Mumbai is not starved of rags-to-riches stories, men and women who came to the city with little except their skills and dreams, and went on to build their modest nests or mega fortunes. If you are willing to work hard, the city gives you an opportunity to make good, is the refrain often heard from migrants who left joblessness and despair back home in their villages or small towns.
There has been permanence about the hope of finding work in the city, whether the seeker actually finds it or not. A romance, even. Mumbai, among other things, has always been a city of jobs. That, sadly, seems to be changing. No, this isn’t the old textile mill jobs that disappeared. It isn’t about the manufacturing jobs which moved out to the northern regions of the state and neighbouring states. Those were stories of the 1990s.
Here’s the news. From April to June this year, the generation of new jobs in the city declined by a staggering 28 per cent over the corresponding period last year; the city’s share in the total number of new jobs generated across the country plummeted from over 14 per cent a year ago to barely 10 per cent now, according to mintnew figures released by the trusted industry body, Associated Chambers of Commerce and Industry of India (ASSOCHAM).

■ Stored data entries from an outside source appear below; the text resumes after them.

Background: an optimization exercise with open tools, aiming at small area. Do not read the settings as production practice. Function was checked by simulation only, so behaviour that the tests miss may differ from the original. No activity file was given, so power comes from the tool's default toggle rates.

--- flow/flow/run.sh ---
#!/bin/bash
# Own layout flow: the standard layout (standard.sh), except that the final
# ABC technology mapping in synthesis uses flow/abc.script (area-only mapping,
# no delay-driven buffering/upsizing) instead of ORFS's abc_area.script,
# and the two make settings below.
# Everything else (registers, flattening, renaming, floorplan to finish) is
# the standard flow. Each tool's output goes to a log file in the work folder.
set -euo pipefail
W=$(pwd)
F=$W/flow
# Synthesis script: the standard flow's own, with the abc command redirected to our script.
{
  printf 'proc abc {args} {\n'
  printf '  set i [lsearch -exact $args -script]\n'
  printf '  if {$i >= 0} { set args [lreplace $args [expr {$i + 1}] [expr {$i + 1}] %s] }\n' "$F/abc.script"
  printf '  yosys abc {*}$args\n'
  printf '}\n'
  # the coarse synth pass skips its quick abc run: the design is already an
  # optimised gate network, and the one abc call below maps it
  sed -e 's/yosys synth -nofsm -noshare /yosys synth -nofsm -noshare -noabc /' "$W/synth_recipe.tcl"
} > "$W/own_synth.tcl"
# Also: no adder extraction (it turns plain XOR/AND logic into half-adder
# cells), port buffers of the smallest buffer cell, and a clock tree of
# clkbuf_2 cells without dummy loads (9 flip-flops only).
CTS='-sink_clustering_enable -repair_clock_nets -root_buf sky130_fd_sc_hd__clkbuf_2 -tree_buf sky130_fd_sc_hd__clkbuf_2 -buf_list sky130_fd_sc_hd__clkbuf_2 -dont_use_dummy_load'
sed -e "s#SYNTH_SCRIPT=[^ ]*#SYNTH_SCRIPT=$W/own_synth.tcl ADDER_MAP_FILE= 'BUFFER_PORTS_ARGS=-buffer_cell sky130_fd_sc_hd__buf_1' 'CTS_ARGS=$CTS'#" \
  "$W/standard.sh" > "$W/own_standard.sh"
grep -q "SYNTH_SCRIPT=$W/own_synth.tcl" "$W/own_standard.sh"
grep -q -- "-noshare -noabc" "$W/own_synth.tcl"
bash "$W/own_standard.sh" finish > "$W/own_flow_make.log" 2>&1
test -f "$W/out/final.def"
--- flow/flow/abc.script ---
strash
dch
amap
--- flow/standard.sh ---
#!/bin/bash
# synth_recipe.tcl (not shown) runs the flow's synth.tcl, then flattens the netlist and writes it again
# the make line also repeats each setting of config.mk as NAME=value (left out here)
make -C /OpenROAD-flow-scripts/flow DESIGN_CONFIG=/design/flow/config.mk WORK_HOME=/design/flow/orfs CLKGATE_MAP_FILE= SYNTH_SCRIPT=/design/flow/synth_recipe.tcl "${@:-finish}"
--- flow/config.mk ---
export PLATFORM = sky130hd
export DESIGN_NAME = LIT
export DESIGN_NICKNAME = LIT
export VERILOG_FILES = /design/flow/design.v
export SDC_FILE = /design/flow/constraint.sdc
export NUM_CORES = 4
export LEC_CHECK = 0
export CAP_MARGIN = 20
export CORE_MARGIN = 2
export CORE_UTILIZATION = 40
export GPL_TIMING_DRIVEN = 0
export SLEW_MARGIN = 20
--- flow/constraint.sdc ---
create_clock -name core_clock -period 11.0 [get_ports {clk}]
set_input_delay 2.2000 -clock core_clock [delete_from_list [all_inputs] [get_ports {clk}]]
set_output_delay 2.2000 -clock core_clock [all_outputs]
set_load 0.01 [all_outputs]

Mumbai managed to generate 13,100 new jobs in the three months. Delhi – how can the old rivalry be left unaddressed? – topped the list of cities that created new jobs with a healthy 27 per cent.

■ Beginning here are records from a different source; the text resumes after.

What follows belongs to an exercise in optimizing a design on an open flow for small area and a short achievable clock period; a production flow would make more cautious choices. The RTL was checked by simulation tests, not by an equivalence proof against the original design.

## flow/design.v (module list and top-level ports; edited modules follow where they fit)
// module mul64_multi: 1492 lines
// module fa: 4 lines
// module ha: 4 lines
// module pgc: 4 lines
// module xr2: 3 lines
// module opi: 4 lines
// module opig: 3 lines
// module opn: 4 lines
// module opng: 3 lines
module mul64_multi(input clk, input [63:0] A, B, output reg [127:0] Y, output done);
  // ...
==> flow/flow/run.sh <==
#!/bin/bash
set -euo pipefail
bash standard.sh SETUP_SLACK_MARGIN=7.5 finish > flow_make.log 2>&1
==> flow/standard.sh <==
#!/bin/bash
# synth_recipe.tcl (not shown) runs the flow's synth.tcl, then flattens the netlist and writes it again
# the make line also repeats each setting of config.mk as NAME=value (left out here)
make -C /OpenROAD-flow-scripts/flow DESIGN_CONFIG=/design/flow/config.mk WORK_HOME=/design/flow/orfs CLKGATE_MAP_FILE= SYNTH_SCRIPT=/design/flow/synth_recipe.tcl "${@:-finish}"
==> flow/config.mk <==
export PLATFORM = sky130hd
export DESIGN_NAME = mul64_multi
export DESIGN_NICKNAME = mul64_multi
export VERILOG_FILES = /design/flow/design.v
export SDC_FILE = /design/flow/constraint.sdc
export NUM_CORES = 4
export LEC_CHECK = 0
export CAP_MARGIN = 20
export CORE_MARGIN = 2
export CORE_UTILIZATION = 55
export SLEW_MARGIN = 20
export SYNTH_HIERARCHICAL = 1
==> flow/constraint.sdc <==
create_clock -name core_clock -period 12.0 [get_ports {clk}]
set_input_delay 2.4000 -clock core_clock [delete_from_list [all_inputs] [get_ports {clk}]]
set_output_delay 2.4000 -clock core_clock [all_outputs]
set_load 0.01 [all_outputs]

This isn’t disturbing until you check out the job generation across cities in the second half of the last financial year. Mumbai ranked third behind Delhi and Bengaluru then; importantly, the city created one job for every two that Delhi did in an economic market where job generation declined by 14 per cent, also according to an ASSOCHAM report. The numbers from reports in the last few years are not rosy.
The trend in these numbers should begin to disturb the city’s administrators, if they haven’t already. It’s time to examine where and why is Mumbai losing. The answers are not hard to come by. Anecdotal evidence and urban studies over the last five years point to two key factors: the deterioration of the city’s investment and infrastructure climate, and its declining quality of life.

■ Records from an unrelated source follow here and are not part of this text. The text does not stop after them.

Source: an optimization exercise on an open RTL-to-GDS flow (aim: small area). Production flows keep margins and buffers that such runs may drop.
The RTL was checked by simulation tests, not by an equivalence proof against the original design.
The flow treats the clock pin as an ideal source, which a real chip does not have.
Power is estimated from default activity; no workload was simulated.

===== flow/design.v =====
module rs_alu(
	input clk,
	input rst,
	output [31:0] PC_out,
	output [3:0] rob_id_out,
	output [16:0] EX_ctrl_out,
	output [5:0] p_rs_out,
	output [5:0] p_rt_out,
	output [15:0] imm_bits_out,
	output [5:0] p_rd_out,
	output stl_dec_rs_alu_full,
	input [3:0] num_rob_entry,
	input [31:0] PC_in,
	input [16:0] EX_ctrl_in,
	input [5:0] p_rs_in,
	input [5:0] p_rt_in,
	input p_rs_rdy_in,
	input p_rt_rdy_in,
	input rs_read,
	input rt_read,
	input [15:0] imm_bits_in,
	input [5:0] p_rd_new,
	input alloc_RS_en,
	input stall_issue,
	output wire issue_en,
	input recover,
	input [3:0] rec_rob_entry,
	input stall_hazard,
	input bus_en,
	input [5:0] tag
);
	localparam W = 71;
	reg [7:0] valid;
	reg [7:0] rs_rdy;
	reg [7:0] rt_rdy;
	reg [3:0] rob_id [0:7];
	reg [5:0] prf_rs [0:7];
	reg [5:0] prf_rt [0:7];
	reg [W-1:0] payload [0:7];  
	reg [7:0] age [0:7];
	reg [7:0] alloc_sel;
	always @(*) begin
		alloc_sel = 8'd0;
		for (integer i = 7; i >= 0; i = i - 1)
			if (!valid[i]) alloc_sel = 8'd1 << i;
	end
	wire [7:0] alloc_we = alloc_RS_en ? alloc_sel : 8'd0;
	function automatic older(input integer j, input integer k);
		older = (j < k) ? age[j][k] : ~age[k][j];
	endfunction
	wire [7:0] req = valid & rs_rdy & rt_rdy;
	reg [7:0] grant;
	always @(*) begin
		for (integer i = 0; i < 8; i = i + 1) begin
			grant[i] = req[i];
			for (integer j = 0; j < 8; j = j + 1)
				if (j != i && req[j] && older(j, i)) grant[i] = 1'b0;
		end
	end
	wire no_issue = recover | stall_hazard | stall_issue;
	assign issue_en = ~no_issue & (|req);
	wire [7:0] issue_clr = no_issue ? 8'd0 : grant;
	reg [7:0] flush_clr;
	always @(*) begin
		for (integer i = 0; i < 8; i = i + 1)
			flush_clr[i] = recover && valid[i] && (rob_id[i] == rec_rob_entry);
	end
	always @(posedge clk or negedge rst) begin
		if (~rst) valid <= 8'd0;
		else valid <= (valid & ~issue_clr & ~flush_clr) | alloc_we;
	end
	wire rs_rdy_new = p_rs_rdy_in | ~rs_read | (bus_en && tag == p_rs_in);
	wire rt_rdy_new = p_rt_rdy_in | ~rt_read | (bus_en && tag == p_rt_in);
	always @(posedge clk) begin
		for (integer i = 0; i < 8; i = i + 1) begin
			if (alloc_we[i]) begin
				rs_rdy[i] <= rs_rdy_new;
				rt_rdy[i] <= rt_rdy_new;
				rob_id[i] <= num_rob_entry;
				prf_rs[i] <= p_rs_in;
				prf_rt[i] <= p_rt_in;
				payload[i] <= {PC_in, EX_ctrl_in, imm_bits_in, p_rd_new};
			end else begin
				if (bus_en && tag == prf_rs[i]) rs_rdy[i] <= 1'b1;
				if (bus_en && tag == prf_rt[i]) rt_rdy[i] <= 1'b1;
			end
			for (integer k = i + 1; k < 8; k = k + 1) begin
				if (alloc_we[k]) age[i][k] <= 1'b1;
				else if (alloc_we[i]) age[i][k] <= 1'b0;
			end
		end
	end
	reg [2:0] gidx;
	always @(*) begin
		gidx = 3'd0;
		for (integer i = 7; i >= 0; i = i - 1)
			if (grant[i]) gidx = i;
	end
	wire [7:0] sel = 8'd1 << gidx;
	reg [W-1:0] pl_out;
	reg [3:0] rob_out;
	reg [5:0] rs_out, rt_out;
	always @(*) begin
		pl_out = {W{1'b0}};
		rob_out = 4'd0;
		rs_out = 6'd0;
		rt_out = 6'd0;
		for (integer i = 0; i < 8; i = i + 1) begin
			pl_out = pl_out | ({W{sel[i]}} & payload[i]);
			rob_out = rob_out | ({4{sel[i]}} & rob_id[i]);
			rs_out = rs_out | ({6{sel[i]}} & prf_rs[i]);
			rt_out = rt_out | ({6{sel[i]}} & prf_rt[i]);
		end
	end
	assign {PC_out, EX_ctrl_out, imm_bits_out, p_rd_out} = pl_out;
	assign rob_id_out = rob_out;
	assign p_rs_out = rs_out;
	assign p_rt_out = rt_out;
	assign stl_dec_rs_alu_full = &valid;
endmodule

===== flow/flow/run.sh =====
#!/bin/bash
# The standard layout (standard.sh) with these changes:
#  - synthesis maps logic with an area-oriented ABC script (flow/synth_area.tcl,
#    flow/area.abc); registers are mapped exactly as in the standard synthesis;
#  - port buffers use the smallest buffer cell;
#  - CTS uses clkbuf_8 with sink clusters of up to 16 and no dummy loads.
# The full make output goes to flow.log in this folder; ORFS's per-step logs are
# under orfs/logs/.
set -euo pipefail
HERE=$(pwd)
CTS="-sink_clustering_enable -repair_clock_nets -dont_use_dummy_load -buf_list sky130_fd_sc_hd__clkbuf_8 -sink_clustering_size 16 -sink_clustering_max_diameter 100"
export MY_ABC_SCRIPT="$HERE/flow/area.abc"
bash standard.sh \
  "SYNTH_SCRIPT=$HERE/flow/synth_area.tcl" \
  "BUFFER_PORTS_ARGS=-buffer_cell sky130_fd_sc_hd__buf_1" \
  "CTS_ARGS=$CTS" \
  finish > flow.log 2>&1

===== flow/flow/area.abc =====
strash
balance
dc2
dch -f
amap -m -F 50

===== flow/flow/synth_area.tcl =====
# The standard synthesis script (synth_recipe.tcl), with one change: Yosys's abc
# step maps the logic with the area-oriented ABC script named by MY_ABC_SCRIPT.
# Flip-flop mapping (dfflibmap) runs before abc and is untouched, so the registers,
# their names and their cell types are the standard synthesis's.
proc synth {args} { yosys synth -nofsm -noshare {*}$args }
proc abc {args} {
  set i [lsearch -exact $args -script]
  if {$i >= 0 && [info exists ::env(MY_ABC_SCRIPT)]} { lset args [expr {$i + 1}] $::env(MY_ABC_SCRIPT) }
  yosys abc {*}$args
}
source $::env(SCRIPTS_DIR)/synth.tcl
# left out here: clear keep_hierarchy, flatten, clean up, hide names made inside functions, write 1_2_yosys.v

===== flow/standard.sh =====
#!/bin/bash
# synth_recipe.tcl (not shown) runs the flow's synth.tcl, then flattens the netlist and writes it again
# the make line also repeats each setting of config.mk as NAME=value (left out here)
make -C /OpenROAD-flow-scripts/flow DESIGN_CONFIG=/design/flow/config.mk WORK_HOME=/design/flow/orfs CLKGATE_MAP_FILE= SYNTH_SCRIPT=/design/flow/synth_recipe.tcl "${@:-finish}"

===== flow/config.mk =====
export PLATFORM = sky130hd
export DESIGN_NAME = rs_alu
export DESIGN_NICKNAME = rs_alu
export VERILOG_FILES = /design/flow/design.v
export SDC_FILE = /design/flow/constraint.sdc
export NUM_CORES = 4
export LEC_CHECK = 0
export CAP_MARGIN = 10
export CORE_MARGIN = 2
export CORE_UTILIZATION = 45
export SLEW_MARGIN = 10

===== flow/constraint.sdc =====
create_clock -name core_clock -period 8.0 [get_ports {clk}]
set_input_delay 1.6000 -clock core_clock [delete_from_list [all_inputs] [get_ports {clk}]]
set_output_delay 1.6000 -clock core_clock [all_outputs]
set_load 0.01 [all_outputs]

==> impl_metrics.toml, run 1 <==
[outcome]
status = "timing/DRC/antenna clean"

[placed_design]
gp_congestion = 0.884
io_buffers = 196
place_hpwl_um = 42900
pre_cts_ws_ns = 2.85
dp.cells = 2633

[power]
ir_drop_mv = 0.212
power_frac_seq_pct = 49.7
p_sw_w = 0.00372
internal_power_w = 0.00635
power_frac_comb_pct = 33.5
clockPowerShare_pct = 16.8
power_density_mw_per_mm2 = 329
p_sw_share_pct = 37.0
p_leak_nw = 9.08

[sta]
timing.setup.tns_ns = 0
max-slew-margin-rel_pct = 29.2
finalCritPeriodShare_pct = 73.9
fmax_mhz = 169
setup_slack_ns = 2.09
finalMaxSlewViolations = 0
final_hold_viol_count = 0
fin_worst_skew_ns = 0.0510
period_minus_slack_ns = 5.91
worstMarginPinSlew_ns = 1.06
timing.hold.ws_ns = 0.498
setup_violations = 0
rsz0062_at_grt = "false"

[synthesis]
yosys.area.top_type = "edfxtp_1"
avgSynthCellArea_um2 = 17.1
synth-compound-area-share_pct = 13.2
ys_ff_latch = 748
synth.area.top_cells = "edfxtp_1, a222oi_1, a22oi_1, dfxtp_1, nand2_1"
synthAdderAreaFrac_pct = 0
synth_cell_types = 35
ys.flop_type = "edfxtp_1"
synth-seq-area-share_pct = 80.2
ys_warn_count = 6
muxShareOfSynthArea_pct = 0
synth_enable_flop_cells = 712
synthSimpleGateAreaFrac_pct = 5.35
synthArstFlopShare_pct = 1.07
netlist_area_mm2 = 0.0276
synth_top_area_share_pct = 77.5
synth_fp_nets = 1724
synth-xor-area-share_pct = 0
synth_cells = 1616
synth_top_family_by_area = "compound AO/OA/AOI/OAI gates"

[cells_and_area]
syn_to_final_growth_pct = 10.8
nFillCells = 4996
utilization_pct = 50.6
drive_gt1_share_pct = 6.41
final_nets = 2013
finalNonFillerCells = 2688

[clock_tree]
cts_buffers = 52
ctsHoldBuffers = 0
clk_pin_slew_ns = 0.11
post_cts_resize_count = 0
clk_latency_ns = 0.69
clk_root_buffer_cell = "clkbuf_8"
cts_sinks = 748
cts_tree = "yes"
htree_levels = 2
cts_setup_buffers = 0
cts.path.max_buffers = 3

[floorplan]
std_cell_rows = 90
die_w_um = 252
die-area_mm2 = 0.0633
io_pins = 197
initial_core_util_pct = 45.6
core-area_mm2 = 0.0605
fp.dieH_um = 252

[worst_setup_path]
r2r_end = "payload[6][9]"
crit_buf_inv = 4
cp_slowest_cell = "buf_4"
cp_cell_sequence = "nand3_1, o22ai_1, nor4_4, clkinv_1, nand4_1, nor4_2, buf_4, clkinv_1, o22ai_1, a221oi_1, o211ai_1, buf_1"
start_kind = "flop"
rr_startpoint = "valid[0]"
r2r_slack_ns = 4.71
reg2reg_depth = 5
max_stage_delay_ns = 0.53
worstSetupPathType = "flop to output pin"
worst_ep_required_time_ns = 6.40
critPathCaptureType = "output pin"
critPathMaxFanout = 34
path_delay_family = "buffers and inverters"
arrival_ns = 4.31

[routing]
remaining_drc_errors = 0
ant_nets = 0
vias = 17500
wl_per_cell_um = 28.8
drt-total-wl_um = 77400
first_iter_violations = 2617
first_pass_iters = 8
vias_per_cell = 6.53

[worst_hold_path]
hold_class = "flop to flop"
hold_end = "age[2][4]"
min_from = "age[2][4]"
whs_path_depth = 2

[grt]
gr-total-overflow = 0
gr-usage-all-layers_pct = 24.0
grt_pass1_wl_um = 113000
antenna_found_initial = 8
grt_pass1_vias = 17200
grt_start_max_net_pins = 64

[job]
cap_viol_max_count = 0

The administration’s stock response to projects that prefer other states or cities has been: Maharashtra and Mumbai still rank the highest in total investment in the country. Why then isn’t the investment translating into jobs?
The Mumbai Metropolitan Region (MMR) has had the highest share – nearly half -in the state’s economy.
Within the MMR, Mumbai contributed the maximum towards the gross domestic product and employment.
The biggest job creator in the last decade was the tertiary or services sector, typica of the global trend in urbanisation.
Information Technology (IT) and IT-enabled services remain, even today, the largest job creators followed closely by the banking, finance and insurance sector but Mumbai may not be as attractive as it used to be.
Regionalists like the Thackeray cousins may see this as a positive trend because fewer jobs mean fewer migrants. The rest of us see a different picture: our city, warts and all, gradually overtaken by other cities in its most outstanding attribute of creating job or work opportunity.